W tym sezonie stawki są zaskakująco różnorodne. W jednych regionach kasztany skupowane są po 50 groszy za kilogram, w innych skupy oferują około 70 groszy, a tam, gdzie zainteresowanie jest największe – można dostać 1 lub 2 zł za kilogram. To oznacza, iż rodzinna wycieczka do parku może mieć realny finansowy efekt. Nie potrzebujesz żadnych formalności ani sprzętu – tylko siatki, rękawice i wolny czas.
Kto kupuje kasztany? Nie tylko zielarnie
Chociaż większości osób kasztany kojarzą się z zabawą w przedszkolu albo noszeniem ich w kieszeni na szczęście, w rzeczywistości są one cennym surowcem. Najwięcej płacą:
- zielarnie i przetwórnie ziół,
- firmy paszowe i producenci koncentratów dla zwierząt,
- przetwórnie kosmetyczne,
- laboratoria farmaceutyczne,
- a choćby myśliwi i koła łowieckie, które dokarmiają nimi dziką zwierzynę.
Ogłoszeń najlepiej szukać na OLX, lokalnych grupach na Facebooku, a choćby na tablicach ogłoszeniowych przy sklepach i stacjach benzynowych.

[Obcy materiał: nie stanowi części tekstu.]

File: src/verilog/psta_pkg.sv
// Constants, register map and enumerations of the program-space table-access block.
// Assumes a 32-bit AHB-Lite register bus and a 16-bit wide program memory array port.
package psta_pkg;

	// ------------------------------------------------------------
	// Register byte offsets
	// ------------------------------------------------------------
	localparam logic [7:0] PSTA_OFF_PAGE   = 8'h00;
	localparam logic [7:0] PSTA_OFF_EA     = 8'h04;
	localparam logic [7:0] PSTA_OFF_WDATA  = 8'h08;
	localparam logic [7:0] PSTA_OFF_CMD    = 8'h0C;
	localparam logic [7:0] PSTA_OFF_RDATA  = 8'h10;
	localparam logic [7:0] PSTA_OFF_STATUS = 8'h14;

	// ------------------------------------------------------------
	// Field positions
	// ------------------------------------------------------------
	localparam int unsigned PSTA_CMD_OP_LSB   = 0;
	localparam int unsigned PSTA_CMD_BYTE_BIT = 2;
	localparam int unsigned PSTA_CMD_INC_BIT  = 3;
	localparam int unsigned PSTA_ST_BUSY_BIT  = 0;
	localparam int unsigned PSTA_ST_CFG_BIT   = 1;
	localparam int unsigned PSTA_ST_IGN_BIT   = 2;
	localparam int unsigned PSTA_PAGE_CFG_BIT = 7;

	// ------------------------------------------------------------
	// Reset values and address steps
	// ------------------------------------------------------------
	localparam logic [7:0]  PSTA_PAGE_RST  = 8'h00;
	localparam logic [15:0] PSTA_EA_RST    = 16'h0000;
	localparam logic [15:0] PSTA_DATA_RST  = 16'h0000;
	localparam logic [31:0] PSTA_BUS_RST   = 32'h0000_0000;
	localparam logic [15:0] PSTA_WORD_STEP = 16'h0002;
	localparam logic [15:0] PSTA_BYTE_STEP = 16'h0001;

	// ------------------------------------------------------------
	// Enumerations
	// ------------------------------------------------------------
	typedef enum logic [1:0] {
		PSTA_OP_RD_LO = 2'h0,
		PSTA_OP_RD_HI = 2'h1,
		PSTA_OP_WR_LO = 2'h2,
		PSTA_OP_WR_HI = 2'h3
	} psta_op_t;

	typedef enum logic [1:0] {
		PSTA_ST_IDLE   = 2'h0,
		PSTA_ST_SETUP  = 2'h1,
		PSTA_ST_ACCESS = 2'h3
	} psta_state_t;

endpackage

File: src/verilog/psta_if.sv
// Carriers between the table-access top and its two helper modules.
// Assumes all parties run on the same clock.

// ------------------------------------------------------------
// Bus phase tracker to register file
// ------------------------------------------------------------
interface psta_bus_if;
	logic       wr_en;
	logic       rd_en;
	logic       rd_wait;
	logic [7:0] addr;
	modport cap  (output wr_en, output rd_en, output rd_wait, output addr);
	modport regs (input wr_en, input rd_en, input rd_wait, input addr);
endinterface

// ------------------------------------------------------------
// Sequencer to byte-lane formatter
// ------------------------------------------------------------
interface psta_lane_if;
	import psta_pkg::*;
	psta_op_t    op;
	logic        byte_mode;
	logic        bsel;
	logic [15:0] wdata;
	logic [15:0] rdata;
	logic [15:0] rd_fmt;
	logic [15:0] wr_data;
	logic [1:0]  wr_strb;
	modport core (output op, output byte_mode, output bsel, output wdata, output rdata,
		input rd_fmt, input wr_data, input wr_strb);
	modport lane (input op, input byte_mode, input bsel, input wdata, input rdata,
		output rd_fmt, output wr_data, output wr_strb);
endinterface

File: src/verilog/psta_ahb_cap.sv
// AHB-Lite phase tracker: turns address phases into write and read strobes.
// Assumes single word transfers; reads take one wait state so data comes from a flop.
module psta_ahb_cap
	import psta_pkg::*;
(
	input  wire logic       clk,
	input  wire logic       rst,
	input  wire logic       hsel,
	input  wire logic [7:0] haddr_lo,
	input  wire logic [1:0] htrans,
	input  wire logic       hwrite,
	input  wire logic       hready,
	psta_bus_if.cap         bus
);

	typedef struct packed {
		logic       ph_wr;
		logic       ph_rd;
		logic [7:0] addr;
	} psta_cap_t;

	psta_cap_t cap_reg;
	psta_cap_t cap_next;

	// Address phase accepted on NONSEQ or SEQ with hready high
	always_comb begin
		cap_next = cap_reg;
		cap_next.ph_wr = hsel & htrans[1] & hready & hwrite;
		cap_next.ph_rd = hsel & htrans[1] & hready & ~hwrite;
		if (hsel & htrans[1] & hready) begin
			cap_next.addr = haddr_lo;
		end
	end

	// State register
	always_ff @(posedge clk or posedge rst) begin
		if (rst) begin
			cap_reg <= '0;
		end else begin
			cap_reg <= cap_next;
		end
	end

	// Strobes to the register file
	assign bus.wr_en   = cap_reg.ph_wr;
	assign bus.rd_en   = cap_reg.ph_rd;
	assign bus.rd_wait = cap_reg.ph_rd; // First read data cycle is a wait state
	assign bus.addr    = cap_reg.addr;

endmodule

File: src/verilog/psta_lane.sv
// Byte-lane formatter for table reads and writes of program words.
// Assumes high-space words hold the upper program byte in bits 7:0; bits 15:8 are phantom.
module psta_lane
	import psta_pkg::*;
(
	input  wire logic clk,
	input  wire logic rst,
	psta_lane_if.lane lane
);

	// Read formatting per operation and mode
	function automatic logic [15:0] psta_read_fmt(psta_op_t op, logic bm, logic bs,
		logic [15:0] d);
		logic [15:0] f;
		f = 16'h0000;
		if (op == PSTA_OP_RD_LO) begin
			f = bm ? {8'h00, (bs ? d[15:8] : d[7:0])} : d;
		end else if (op == PSTA_OP_RD_HI) begin
			f = {8'h00, ((bm & bs) ? 8'h00 : d[7:0])};
		end
		return f;
	endfunction

	// Write strobes; a phantom byte write selects no lane
	function automatic logic [1:0] psta_write_strb(psta_op_t op, logic bm, logic bs);
		logic [1:0] s;
		s = 2'h0;
		if (op == PSTA_OP_WR_LO) begin
			s = bm ? (bs ? 2'h2 : 2'h1) : 2'h3;
		end else if (op == PSTA_OP_WR_HI) begin
			s = (bm & bs) ? 2'h0 : 2'h1;
		end
		return s;
	endfunction

	// Formatter outputs
	assign lane.rd_fmt  = psta_read_fmt(lane.op, lane.byte_mode, lane.bsel, lane.rdata);
	assign lane.wr_strb = psta_write_strb(lane.op, lane.byte_mode, lane.bsel);
	assign lane.wr_data = lane.byte_mode ? {lane.wdata[7:0], lane.wdata[7:0]} : lane.wdata;

	// Read format checks
	a_lo_word_read: assert property (@(posedge clk) disable iff (rst)
		(lane.op == PSTA_OP_RD_LO && !lane.byte_mode) |-> lane.rd_fmt == lane.rdata)
		else $error("low word read altered the data");
	a_lo_byte_read: assert property (@(posedge clk) disable iff (rst)
		(lane.op == PSTA_OP_RD_LO && lane.byte_mode) |-> lane.rd_fmt ==
		{8'h00, (lane.bsel ? lane.rdata[15:8] : lane.rdata[7:0])})
		else $error("low byte read picked the wrong byte");
	a_hi_word_read: assert property (@(posedge clk) disable iff (rst)
		(lane.op == PSTA_OP_RD_HI && !lane.byte_mode) |->
		(lane.rd_fmt[15:8] == 8'h00 && lane.rd_fmt[7:0] == lane.rdata[7:0]))
		else $error("high word read wrong");
	a_hi_byte_read: assert property (@(posedge clk) disable iff (rst)
		(lane.op == PSTA_OP_RD_HI && lane.byte_mode && !lane.bsel) |->
		lane.rd_fmt == {8'h00, lane.rdata[7:0]})
		else $error("high byte read wrong");
	a_phantom_zero: assert property (@(posedge clk) disable iff (rst)
		(lane.op == PSTA_OP_RD_HI && lane.byte_mode && lane.bsel) |-> lane.rd_fmt == 16'h0000)
		else $error("phantom byte read not zero");

endmodule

Jak przygotować kasztany do skupu, żeby nie stracić pieniędzy?
Żeby uniknąć rozczarowania, trzeba pamiętać o jednym: skupy nie przyjmują wszystkiego. Kasztany muszą być:
- osuszone,
- pozbawione łupin,
- nieuszkodzone,
- bez oznak pleśni lub zgnilizny.
Najlepiej przynieść je w przewiewnych workach i wcześniej przejrzeć w domu. Niektóre osoby przechowują je kilka dni w suchym miejscu, dzięki czemu skup bez problemu odbiera cały towar.
Dlaczego kasztany są tak cenne? Naturalny środek na żylaki i odmrożenia
To nie moda ani sezonowy trend – kasztany mają realną wartość w przemyśle medycznym i kosmetycznym. Zawierają kumaryny, flawonoidy, saponiny, fenolokwasy i garbniki. Dzięki nim wzmacniają naczynia krwionośne, poprawiają krążenie i zapobiegają powstawaniu tzw. pajączków.
Składniki z kasztanów trafiają do maści przeciw żylakom, żeli chłodzących, produktów na krwiaki czy odmrożenia. To właśnie dlatego producenci są gotowi płacić, a jesienni spacerowicze – zarabiać.
Kasztanowy biznes dla wszystkich – choćby bez doświadczenia
Nie trzeba mieć własnej działalności gospodarczej ani specjalistycznej wiedzy. Wystarczy wolne popołudnie, kilka toreb po ziemniakach i chęć zarobienia łatwych pieniędzy. Niektórzy traktują to jak formę aktywnego relaksu, inni robią rodzinne rywalizacje: kto zbierze więcej, ten zgarnia większą część wypłaty.
Jeśli więc szukasz prostego sposobu na dorobienie bez wychodzenia z natury – kasztany mogą być twoim sezonowym „etatem”.